** Opening Excerpted records block **

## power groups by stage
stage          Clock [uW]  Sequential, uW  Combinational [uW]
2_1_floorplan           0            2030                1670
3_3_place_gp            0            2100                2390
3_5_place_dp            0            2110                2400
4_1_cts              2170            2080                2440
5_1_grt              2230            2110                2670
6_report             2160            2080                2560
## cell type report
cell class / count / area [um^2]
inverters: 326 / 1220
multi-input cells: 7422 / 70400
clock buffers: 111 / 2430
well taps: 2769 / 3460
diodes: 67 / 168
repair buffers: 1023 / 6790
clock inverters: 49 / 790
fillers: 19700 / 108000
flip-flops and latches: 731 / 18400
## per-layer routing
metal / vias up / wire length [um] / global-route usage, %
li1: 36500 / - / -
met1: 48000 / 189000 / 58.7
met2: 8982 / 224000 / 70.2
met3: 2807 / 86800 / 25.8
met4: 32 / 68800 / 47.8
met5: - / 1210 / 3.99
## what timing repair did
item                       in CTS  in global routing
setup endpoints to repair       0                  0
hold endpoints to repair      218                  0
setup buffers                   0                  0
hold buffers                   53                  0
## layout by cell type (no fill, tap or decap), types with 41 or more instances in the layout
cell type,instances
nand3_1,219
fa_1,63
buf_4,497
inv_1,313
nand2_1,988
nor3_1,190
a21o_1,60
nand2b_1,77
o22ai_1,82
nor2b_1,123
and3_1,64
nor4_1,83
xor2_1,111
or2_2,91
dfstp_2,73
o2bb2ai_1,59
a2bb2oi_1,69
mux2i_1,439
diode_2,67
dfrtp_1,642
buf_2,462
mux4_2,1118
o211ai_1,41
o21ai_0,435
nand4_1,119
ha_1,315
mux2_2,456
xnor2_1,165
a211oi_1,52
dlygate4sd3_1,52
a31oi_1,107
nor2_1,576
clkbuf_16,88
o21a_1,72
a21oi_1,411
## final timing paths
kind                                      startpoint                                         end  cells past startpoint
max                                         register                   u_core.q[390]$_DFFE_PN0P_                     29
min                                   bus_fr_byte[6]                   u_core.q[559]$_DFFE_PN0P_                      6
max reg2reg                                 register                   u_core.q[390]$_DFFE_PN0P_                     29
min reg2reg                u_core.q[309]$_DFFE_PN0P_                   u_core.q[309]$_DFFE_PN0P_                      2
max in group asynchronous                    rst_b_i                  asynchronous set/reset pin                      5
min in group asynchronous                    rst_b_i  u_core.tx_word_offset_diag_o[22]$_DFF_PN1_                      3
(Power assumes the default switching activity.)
==> src/inc/pfs_pkg.sv <==
package pfs_pkg;

	// ----------------------------------------------------------------
	// timing
	// ----------------------------------------------------------------
	localparam int unsigned CLOCK_MHZ        = 250;
	localparam int unsigned OC_TIMEOUT_MS    = 50;
	localparam int unsigned DISC_TIMEOUT_MS  = 300;
	localparam int unsigned SETTLE_MS        = 4;
	localparam int unsigned OC_CYCLES        =
		OC_TIMEOUT_MS * 1000 * CLOCK_MHZ;
	localparam int unsigned DISC_CYCLES      =
		DISC_TIMEOUT_MS * 1000 * CLOCK_MHZ;
	localparam int unsigned SETTLE_CYCLES    =
		SETTLE_MS * 1000 * CLOCK_MHZ;
	localparam int unsigned PORTS            = 4;
	localparam int unsigned SAMPLES_PER_LOOP = 31;

	// ----------------------------------------------------------------
	// fault codes and result layout
	// ----------------------------------------------------------------
	localparam logic [2:0] FAULT_NONE       = 3'h0;
	localparam logic [2:0] FAULT_OVERCURR   = 3'h2;
	localparam logic [2:0] FAULT_DISCONNECT = 3'h3;
	localparam int unsigned RESULT_W        = 16;
	localparam int unsigned DONE_BIT        = 15;
	localparam logic [15:0] RESULT_RESET    = 16'h0000;

	// ----------------------------------------------------------------
	// function codes
	// ----------------------------------------------------------------
	typedef enum logic [3:0] {
		FN_DISABLE     = 4'h0,
		FN_DISCOVER1   = 4'h1,
		FN_DISCOVER2   = 4'h2,
		FN_VSAMPLE     = 4'h3,
		FN_LEGACY      = 4'h4,
		FN_CLASSIFY    = 4'h5,
		FN_RAMP_UP     = 4'h6,
		FN_CONT_SAMPLE = 4'h7,
		FN_RAMP_DOWN   = 4'h8,
		FN_LOW_AC      = 4'h9,
		FN_HIGH_AC     = 4'hA,
		FN_CURRENT_SAMPLE_FUNCTION     = 4'hB,
		FN_TEMPERATURE_SAMPLE_FUNCTION     = 4'hC
	} pfs_func_t;

	// analog channel that a conversion reads
	typedef enum logic [1:0] {
		CH_CURRENT = 2'h0,
		CH_VOLTAGE = 2'h1,
		CH_TEMP    = 2'h2
	} pfs_chan_t;

	typedef enum logic [2:0] {
		ST_IDLE    = 3'h0,
		ST_SETTLE  = 3'h1,
		ST_CONVERT = 3'h2,
		ST_RAMP    = 3'h3,
		ST_DONE    = 3'h4
	} pfs_state_t;

endpackage

==> src/pfs_fault_timer.sv <==
`timescale 1ns/1ps

// one fault timer: counts while the condition holds, restarts when it ends
module pfs_fault_timer #(
	parameter int unsigned LIMIT = 1000
) (
	input  wire logic clock,
	input  wire logic rst_n,
	input  wire logic arm,
	input  wire logic cond,
	output logic      expired
);

	localparam int unsigned CW = $clog2(LIMIT + 1);

	typedef struct packed {
		logic [CW-1:0] count;
		logic          expired;
	} pfs_ft_state_t;

	pfs_ft_state_t cur;
	pfs_ft_state_t next_cur;

	if (LIMIT < 1)
	begin : g_bad_limit
		$error("fault timer limit must be at least one");
	end

	always_comb
	begin
		next_cur = cur;
		next_cur.expired = 1'b0;
		if (!arm || !cond)
			next_cur.count = '0;
		else if (cur.count == CW'(LIMIT - 1))
		begin
			next_cur.count = '0;
			next_cur.expired = 1'b1;
		end
		else
			next_cur.count = cur.count + CW'(1);
	end

	always_ff @(posedge clock)
	begin
		if (!rst_n)
			cur <= '0;
		else
			cur <= next_cur;
	end

	assign expired = cur.expired;

endmodule // pfs_fault_timer

==> src/pfs_port_sequencer.sv <==
`timescale 1ns/1ps

// Functional notes
// overcurrent or current-limit trip starts its current fault timer.
// current timer timeout turns port off, latches overcurrent code.
// overcurrent clearing early resets the current timer, no shutdown.
// powered port below disconnect threshold starts the disconnect timer; the code arms it only during continuous sample.
// disconnect timeout turns port off, latches load-disconnect code.
// undercurrent ending early resets the disconnect timer, port stays on.
// host drives thirteen functions, waits for done before reading results.
// a function's condition and result are held until the next call.
// disable switches the port off and resets all functions.
// first discovery applies low probe voltage, measures and stores current.
// second discovery applies high probe voltage, stores measured current.
// voltage sample stores port voltage in the voltage result.
// legacy enables current source, stores port voltage.
// classify applies class voltage, measures and stores current.
// ramp-up turns switch on with controlled current until met or limit.
// continuous sample loops 31 current then one voltage conversion.
// ramp-down turns switch off until current is zero, then done.
// AC functions turn on one transistor, store port voltage.
// current sample stores current; temperature sample stores temperature.
// each result carries a done flag in its top bit.
// host must not call again while a conversion is in progress.
// conversion time is variable; completion comes from the converter.
// timers and function state are separate for each port.
module pfs_port_sequencer #(
	parameter int unsigned OC_LIMIT     = pfs_pkg::OC_CYCLES,
	parameter int unsigned DISC_LIMIT   = pfs_pkg::DISC_CYCLES,
	parameter int unsigned SETTLE_LIMIT = pfs_pkg::SETTLE_CYCLES
) (
	input  wire logic                clock,
	input  wire logic                rst_n,
	input  wire logic [3:0]          overcurrent_comparator,
	input  wire logic [3:0]          current_limit_comparator,
	input  wire logic [3:0]          undercurrent,
	input  wire logic [3:0]          ramp_complete,
	input  wire logic                host_managed_mode,
	input  wire logic                call_valid,
	input  wire logic [1:0]          call_port,
	input  wire logic [3:0]          call_func,
	input  wire logic [3:0]          conv_done,
	input  wire logic [14:0]         conv_data,
	output logic      [3:0]          port_power,
	output logic      [3:0]          probe_low,
	output logic      [3:0]          probe_high,
	output logic      [3:0]          class_drive,
	output logic      [3:0]          legacy_source,
	output logic      [3:0]          ramp_up,
	output logic      [3:0]          ramp_down,
	output logic      [3:0]          low_fet_on,
	output logic      [3:0]          high_fet_on,
	output logic      [3:0]          conv_start,
	output logic      [7:0]          conv_chan,
	output logic      [3:0]          func_done,
	output logic      [11:0]         fault_code,
	output logic      [63:0]         current_result,
	output logic      [63:0]         voltage_result,
	output logic      [63:0]         discovery_result,
	output logic      [63:0]         temp_result
);

	// ----------------------------------------------------------------
	// state
	// ----------------------------------------------------------------
	localparam int unsigned NP = pfs_pkg::PORTS;
	localparam int unsigned SW = $clog2(SETTLE_LIMIT + 1);

	typedef struct packed {
		pfs_pkg::pfs_state_t st;
		logic [3:0]          func;
		logic [SW-1:0]       settle;
		logic [4:0]          samples;
		logic                power;
		logic [7:0]          drive;
		logic                start;
		logic [1:0]          chan;
		logic                done;
		logic [2:0]          fault;
		logic [15:0]         i_res;
		logic [15:0]         v_res;
		logic [15:0]         d_res;
		logic [15:0]         t_res;
	} pfs_port_t;

	typedef struct packed {
		logic [3:0] oc_s1;
		logic [3:0] oc_s2;
		logic [3:0] lim_s1;
		logic [3:0] lim_s2;
		logic [3:0] uc_s1;
		logic [3:0] uc_s2;
		logic [3:0] rc_s1;
		logic [3:0] rc_s2;
		logic [3:0] rc_s3;
		pfs_port_t [NP-1:0] p;
	} pfs_seq_state_t;

	pfs_seq_state_t cur;
	pfs_seq_state_t next_cur;
	logic [3:0]     oc_expired;
	logic [3:0]     disc_expired;
	logic [3:0]     oc_cond;
	logic [3:0]     uc_armed;

	if (NP != 4 || SETTLE_LIMIT < 1)
	begin : g_bad_config
		$error("sequencer serves four ports and a nonzero settle");
	end

	// ----------------------------------------------------------------
	// per-port fault timers
	// ----------------------------------------------------------------
	// trip condition only counts while the port is powered
	assign oc_cond = cur.oc_s2 | cur.lim_s2;

	genvar g;
	generate
		for (g = 0; g < NP; g++)
		begin : g_port
			assign uc_armed[g] = cur.p[g].power
				&& cur.p[g].func == pfs_pkg::FN_CONT_SAMPLE;
			pfs_fault_timer #(.LIMIT(OC_LIMIT)) u_oc (
				.clock   (clock),
				.rst_n   (rst_n),
				.arm     (cur.p[g].power),
				.cond    (oc_cond[g]),
				.expired (oc_expired[g])
			);
			pfs_fault_timer #(.LIMIT(DISC_LIMIT)) u_disc (
				.clock   (clock),
				.rst_n   (rst_n),
				.arm     (uc_armed[g]),
				.cond    (cur.uc_s2[g]),
				.expired (disc_expired[g])
			);
		end
	endgenerate

	// ----------------------------------------------------------------
	// next state
	// ----------------------------------------------------------------
	always_comb
	begin
		logic [15:0] word;
		word = 16'h0000;
		next_cur = cur;
		next_cur.oc_s1  = overcurrent_comparator;
		next_cur.oc_s2  = cur.oc_s1;
		next_cur.lim_s1 = current_limit_comparator;
		next_cur.lim_s2 = cur.lim_s1;
		next_cur.uc_s1  = undercurrent;
		next_cur.uc_s2  = cur.uc_s1;
		next_cur.rc_s1  = ramp_complete;
		next_cur.rc_s2  = cur.rc_s1;
		next_cur.rc_s3  = cur.rc_s2;
		for (int i = 0; i < NP; i++)
		begin
			next_cur.p[i].start = 1'b0;
			word = {1'b1, conv_data};
			case (cur.p[i].st)
				pfs_pkg::ST_SETTLE:
				begin
					if (cur.p[i].settle == SW'(SETTLE_LIMIT - 1))
					begin
						next_cur.p[i].st = pfs_pkg::ST_CONVERT;
						next_cur.p[i].start = 1'b1;
					end
					else
						next_cur.p[i].settle = cur.p[i].settle + SW'(1);
				end
				pfs_pkg::ST_CONVERT:
				begin
					// finish only on converter's done, not a count
					if (conv_done[i])
					begin
						next_cur.p[i].st = pfs_pkg::ST_DONE;
						case (cur.p[i].func)
							pfs_pkg::FN_DISCOVER1,
							pfs_pkg::FN_DISCOVER2:
								next_cur.p[i].d_res = word;
							pfs_pkg::FN_CLASSIFY,
							pfs_pkg::FN_CURRENT_SAMPLE_FUNCTION:
								next_cur.p[i].i_res = word;
							pfs_pkg::FN_TEMPERATURE_SAMPLE_FUNCTION:
								next_cur.p[i].t_res = word;
							pfs_pkg::FN_CONT_SAMPLE:
							begin
								if (cur.p[i].chan == pfs_pkg::CH_VOLTAGE)
									next_cur.p[i].v_res = word;
								else
									next_cur.p[i].i_res = word;
								// loop until another call or a fault shutdown
								next_cur.p[i].st = pfs_pkg::ST_CONVERT;
								next_cur.p[i].start = 1'b1;
								if (cur.p[i].samples ==
									5'(pfs_pkg::SAMPLES_PER_LOOP))
								begin
									next_cur.p[i].samples = 5'h0;
									next_cur.p[i].chan = pfs_pkg::CH_CURRENT;
								end
								else
								begin
									next_cur.p[i].samples =
										cur.p[i].samples + 5'h1;
									if (cur.p[i].samples ==
										5'(pfs_pkg::SAMPLES_PER_LOOP - 1))
										next_cur.p[i].chan =
											pfs_pkg::CH_VOLTAGE;
								end
								next_cur.p[i].done = 1'b1;
							end
							default:
								next_cur.p[i].v_res = word;
						endcase
						if (cur.p[i].func != pfs_pkg::FN_CONT_SAMPLE)
							next_cur.p[i].done = 1'b1;
					end
				end
				pfs_pkg::ST_RAMP:
				begin
					// edge only, so a stale level from the last ramp cannot end it
					if (cur.rc_s2[i] && !cur.rc_s3[i])
					begin
						next_cur.p[i].st = pfs_pkg::ST_DONE;
						next_cur.p[i].done = 1'b1;
						next_cur.p[i].drive[5] = 1'b0;
						next_cur.p[i].drive[6] = 1'b0;
						if (cur.p[i].func == pfs_pkg::FN_RAMP_DOWN)
							next_cur.p[i].power = 1'b0;
					end
				end
				pfs_pkg::ST_IDLE,
				pfs_pkg::ST_DONE:
					next_cur.p[i].st = cur.p[i].st;
				default:
					next_cur.p[i].st = pfs_pkg::ST_IDLE;
			endcase

			// host call replaces held state of this port only
			if (call_valid && host_managed_mode
				&& call_port == 2'(i))
			begin
				next_cur.p[i].func = call_func;
				next_cur.p[i].done = 1'b0;
				next_cur.p[i].settle = '0;
				next_cur.p[i].samples = 5'h0;
				next_cur.p[i].drive = 8'h00;
				next_cur.p[i].chan = pfs_pkg::CH_VOLTAGE;
				next_cur.p[i].start = 1'b0;
				next_cur.p[i].st = pfs_pkg::ST_CONVERT;
				case (call_func)
					pfs_pkg::FN_DISABLE:
					begin
						next_cur.p[i] = '0;
						next_cur.p[i].done = 1'b1;
						next_cur.p[i].st = pfs_pkg::ST_DONE;
					end
					pfs_pkg::FN_DISCOVER1:
					begin
						next_cur.p[i].drive[0] = 1'b1;
						next_cur.p[i].chan = pfs_pkg::CH_CURRENT;
						next_cur.p[i].st = pfs_pkg::ST_SETTLE;
					end
					pfs_pkg::FN_DISCOVER2:
					begin
						next_cur.p[i].drive[1] = 1'b1;
						next_cur.p[i].chan = pfs_pkg::CH_CURRENT;
						next_cur.p[i].st = pfs_pkg::ST_SETTLE;
					end
					pfs_pkg::FN_LEGACY:
					begin
						next_cur.p[i].drive[3] = 1'b1;
						next_cur.p[i].start = 1'b1;
					end
					pfs_pkg::FN_CLASSIFY:
					begin
						next_cur.p[i].drive[2] = 1'b1;
						next_cur.p[i].chan = pfs_pkg::CH_CURRENT;
						next_cur.p[i].start = 1'b1;
					end
					pfs_pkg::FN_RAMP_UP:
					begin
						next_cur.p[i].drive[5] = 1'b1;
						next_cur.p[i].power = 1'b1;
						next_cur.p[i].fault = pfs_pkg::FAULT_NONE;
						next_cur.p[i].st = pfs_pkg::ST_RAMP;
					end
					pfs_pkg::FN_CONT_SAMPLE:
					begin
						next_cur.p[i].chan = pfs_pkg::CH_CURRENT;
						next_cur.p[i].start = 1'b1;
					end
					pfs_pkg::FN_RAMP_DOWN:
					begin
						next_cur.p[i].drive[6] = 1'b1;
						next_cur.p[i].st = pfs_pkg::ST_RAMP;
					end
					pfs_pkg::FN_LOW_AC:
					begin
						next_cur.p[i].drive[7] = 1'b1;
						next_cur.p[i].start = 1'b1;
					end
					pfs_pkg::FN_HIGH_AC:
					begin
						next_cur.p[i].drive[4] = 1'b1;
						next_cur.p[i].start = 1'b1;
					end
					pfs_pkg::FN_CURRENT_SAMPLE_FUNCTION:
					begin
						next_cur.p[i].chan = pfs_pkg::CH_CURRENT;
						next_cur.p[i].start = 1'b1;
					end
					pfs_pkg::FN_TEMPERATURE_SAMPLE_FUNCTION:
					begin
						next_cur.p[i].chan = pfs_pkg::CH_TEMP;
						next_cur.p[i].start = 1'b1;
					end
					pfs_pkg::FN_VSAMPLE:
						next_cur.p[i].start = 1'b1;
					default:
					begin
						next_cur.p[i].done = 1'b1;
						next_cur.p[i].st = pfs_pkg::ST_DONE;
					end
				endcase
			end

			// fault shutdown wins over a same-cycle call
			if (oc_expired[i])
			begin
				next_cur.p[i].power = 1'b0;
				next_cur.p[i].drive = 8'h00;
				next_cur.p[i].st = pfs_pkg::ST_IDLE;
				next_cur.p[i].fault = pfs_pkg::FAULT_OVERCURR;
			end
			else if (disc_expired[i])
			begin
				next_cur.p[i].power = 1'b0;
				next_cur.p[i].drive = 8'h00;
				next_cur.p[i].st = pfs_pkg::ST_IDLE;
				next_cur.p[i].fault = pfs_pkg::FAULT_DISCONNECT;
			end
		end
	end

	always_ff @(posedge clock)
	begin
		if (!rst_n)
			cur <= '0;
		else
			cur <= next_cur;
	end

	// ----------------------------------------------------------------
	// outputs
	// ----------------------------------------------------------------
	always_comb
	begin
		for (int i = 0; i < NP; i++)
		begin
			port_power[i]    = cur.p[i].power;
			probe_low[i]     = cur.p[i].drive[0];
			probe_high[i]    = cur.p[i].drive[1];
			class_drive[i]   = cur.p[i].drive[2];
			legacy_source[i] = cur.p[i].drive[3];
			high_fet_on[i]   = cur.p[i].drive[4];
			ramp_up[i]       = cur.p[i].drive[5];
			ramp_down[i]     = cur.p[i].drive[6];
			low_fet_on[i]    = cur.p[i].drive[7];
			conv_start[i]    = cur.p[i].start;
			func_done[i]     = cur.p[i].done;
			conv_chan[2*i +: 2]         = cur.p[i].chan;
			fault_code[3*i +: 3]        = cur.p[i].fault;
			current_result[16*i +: 16]  = cur.p[i].i_res;
			voltage_result[16*i +: 16]  = cur.p[i].v_res;
			discovery_result[16*i +: 16] = cur.p[i].d_res;
			temp_result[16*i +: 16]     = cur.p[i].t_res;
		end
	end

endmodule // pfs_port_sequencer

==> config.mk <==
export PLATFORM = sky130hd
export DESIGN_NAME = pfs_port_sequencer
export DESIGN_NICKNAME = d
export VERILOG_FILES = /design/src/inc/pfs_pkg.sv /design/src/pfs_fault_timer.sv /design/src/pfs_port_sequencer.sv
export SDC_FILE = /design/constraint.sdc
export NUM_CORES = 1
export LEC_CHECK = 0
export BUFFER_PORTS_ARGS = -buffer_cell sky130_fd_sc_hd__buf_2
export CAP_MARGIN = 20
export CORE_ASPECT_RATIO = 1.25
export CORE_UTILIZATION = 55
export DETAILED_ROUTE_END_ITERATION = 8
export PLACE_DENSITY = 0.76
export SLEW_MARGIN = 20
export SYNTH_ARGS = -nofsm -noshare
export SYNTH_HDL_FRONTEND = slang
export SYNTH_HIERARCHICAL = 1
export SYNTH_SLANG_ARGS = --single-unit
==> constraint.sdc <==
create_clock -name clock -period 2.51 [get_ports clock]
set_clock_uncertainty 0.15 [all_clocks]
set_input_delay 0.1255 -clock clock [delete_from_list [all_inputs] [get_ports clock]]
set_output_delay 0.1255 -clock clock [all_outputs]
set_load 0.05 [all_outputs]
==> metrics.csv, run 1 <==
metric;value;unit
instances_no_fill;4684;
clock_latency;0.61;ns
clkPwrFrac;47.7;%
post-cts-setup-buffers;0;
synth-main-ff-cell;dfxtp_1;
overflow;0;
r2r-start;g_port[0].u_disc/cur[1]$_SDFF_PP0_;
critPathArrivalTime;2.83;ns
wirelength;82.94;mm
cts.sinks;692;
p_per_area;632.7;nW/µm²
synth_top_area_cell;dfxtp_1;
start_util;55.59;%
gp_congestion;0.9071;
synth_area_leaders;dfxtp_1, buf_4, a21oi_1, nand2_1, nor2_1;
area_growth;10.15;%
cts-root-buf;clkbuf_16;
stdcell_area;35720;µm²
synth_enable_flop_cells;0;
vdd_ir_drop_max;0.0008173;V
worstPathRequired;2.91;ns
clkTransAtPathRegs;0.07;ns
ys_seq_area_share;42.71;%
finalMaxSlewViolations;0;
ios;365;
core_area;58340;µm²
port_buffers;360;
timing.slew.headroom;50.70;%
finalCriticalPeriod;2.426;ns
viasPerCell;5.736;
min_period_over_period;96.65;%
synthCells;3808;
rsz0062_at_grt;no;
cts_tree;yes;
grt_use_met1;31.09;%
final_cell_mix;dfxtp_1, nand2_1, nor2_1, buf_2, a21oi_1;
switching_share;21.83;%
crit_type;in2reg;
async_reset_ff_share;0;%
vias;26870;
grt-busiest-layer;met2;
grt_usage;26.72;%
grt_max_degree;65;
num_rows;99;
seq_area;13850;µm²
cts_made_buffers;70;
grt_pass1_vias;24770;
use_met2;46.49;%
dp.cells;4512;
worstSetupStartpoint;call_func[2];
setup_violations;0;
setup_ws;0.08414;ns
clk_path_buf_depth;3;
layout_commonest_cell;dfxtp_1;
dp_hpwl;59.43;mm
wire_per_inst;17.71;µm
dieArea;59950;µm²
combPwrFrac;3.3;%
dr.pass1.iters;5;
pwr-share-seq;49.0;%
tns;0;ns
end_kind;flip-flop;
place_ws;0.1144;ns
fmax;412.2;MHz
syn_area_per_cell;8.517;µm²
grt_first_pass_wirelength;129.4;mm
cp-start-kind;primary input;
ys_ff_latch;692;
holdWs;0.1153;ns
run_status;finished clean;
antenna_found_initial;8;
intPower;17.67;mW
crit_fanout;12;
antenna_left;0;
post-route-drc-count;0;
die_w;219.2;µm
drive_above_1_share;18.08;%
min_path_type;in2reg;
synthDistinctLibCells;85;
drt_iter0_markers;1817;
hp-start;undercurrent[1];
maxCapViolCount;0;
ys_warn_count;6;
max_slew.worst_pin.slew;0.7368;ns
netlist_area;32430;µm²
h-tree-depth;3;
multi_input_area;14990;µm²
fillers;5038;
p_sw;4.934;mW
hold_viol;0;
finish.net_count;3942;
dpl_cell_area;32870;µm²
die_y;273.5;µm
p_leak;13.22;nW
grt_util_met3;5.144;%
synth_top_area_share;42.71;%
## critical path, cell delays in order
cell	delay, ns
dlygate4sd3_1	0.57
buf_2	0.33
or2_2	0.22
o21ai_0	0.10
mux2i_1	0.45
buf_4	0.23
nand2_1	0.06
a31oi_1	0.17
dlygate4sd3_1	0.56
## per-layer routing
layer | part of all wire, % | vias up
li1 | - | 13160
met1 | 41 | 12740
met2 | 48 | 784
met3 | 6.3 | 191
met4 | 4.6 | 2
met5 | 0.014 | -
## synth_stat cells, types with 68 or more instances
| library cell | n |
|---|---|
| a21oi_1 | 295 |
| buf_4 | 321 |
| clkbuf_1 | 160 |
| dfxtp_1 | 692 |
| inv_1 | 82 |
| mux2i_1 | 99 |
| nand2_1 | 384 |
| nand3_1 | 125 |
| nand4_1 | 81 |
| nor2_1 | 369 |
| nor3_1 | 107 |
| o21ai_0 | 93 |
| o31ai_1 | 68 |
| or3_1 | 112 |
| or4_1 | 95 |
| xnor2_1 | 99 |
## cell families after synthesis
kind of cell / share of synthesized area [%]
muxes: 3.055
buffers and inverters: 11.33
adders and majority gates: 0.9259
xor gates and xnor gates: 3.862
other: 0.01156
and+or+nand+nor: 25.78
DFF: 42.71
AOI/OAI and AO/OA: 12.33
## final cells by class
type                    instances  share of cell area (%)
repair buffers                527                   9.093
multi-input cells            2500                   41.96
flip-flops and latches        692                   38.78
clock inverters                28                   1.051
clock buffers                  93                   5.569
well taps                     757                   2.651
inverters                      82                  0.8616
diodes                          5                 0.03503
## registers in the layout (all words and copies together), names as in the netlist, 8 cells and up
name	count
cur	164
g_port.u_disc/cur	108
g_port.u_oc/cur	96
current_result	64
discovery_result	64
temp_result	64
voltage_result	64
conv_chan	8
fault_code	8
## stage by stage
step / utilization (%) / power [mW]
finish: 61.23 / 22.60
global route: 61.23 / 23.33
CTS: 61.19 / 22.81
detailed placement: 56.34 / 11.99
global placement: 56.34 / 11.99
floorplan: - / 11.73
## power by group through the flow
stage          registers [mW]  clock network [mW]  logic [mW]
3_5_place_dp             11.3                   0       0.678
5_1_grt                  11.1                11.5       0.787
2_1_floorplan            11.3                   0       0.435
4_1_cts                  11.1                11.0       0.740
6_report                 11.1                10.8       0.743
3_3_place_gp             11.3                   0       0.674
## repair_timing
item                                    in CTS  in global routing
gates resized for setup                      0                  5
hold endpoints to repair                   214                  0
hold buffers                                46                  0
endpoints found under the setup margin       0                  4
## worst paths after layout
path                                         end  slack (ns)  cells after the start
max                    conv_chan[0]$_SDFFE_PN0P_        0.08                      9
min                          cur[465]$_SDFF_PN0_        0.12                      3
max reg2reg  g_port[0].u_disc/cur[23]$_SDFF_PP0_        0.11                      5
min reg2reg           fault_code[3]$_SDFFE_PP0P_        0.27                      1
Note: power is estimated with default switching activity, not from simulation.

** Closing Excerpted records block **

= Task item =
Repeat exactly the lines above from the one with "max_slew.worst_pin.slew;0.7368;ns" up to and including the one with "met5 | 0.014". No other line belongs in the reply.

= Written answer =
max_slew.worst_pin.slew;0.7368;ns
netlist_area;32430;µm²
h-tree-depth;3;
multi_input_area;14990;µm²
fillers;5038;
p_sw;4.934;mW
hold_viol;0;
finish.net_count;3942;
dpl_cell_area;32870;µm²
die_y;273.5;µm
p_leak;13.22;nW
grt_util_met3;5.144;%
synth_top_area_share;42.71;%
## critical path, cell delays in order
cell	delay, ns
dlygate4sd3_1	0.57
buf_2	0.33
or2_2	0.22
o21ai_0	0.10
mux2i_1	0.45
buf_4	0.23
nand2_1	0.06
a31oi_1	0.17
dlygate4sd3_1	0.56
## per-layer routing
layer | part of all wire, % | vias up
li1 | - | 13160
met1 | 41 | 12740
met2 | 48 | 784
met3 | 6.3 | 191
met4 | 4.6 | 2
met5 | 0.014 | -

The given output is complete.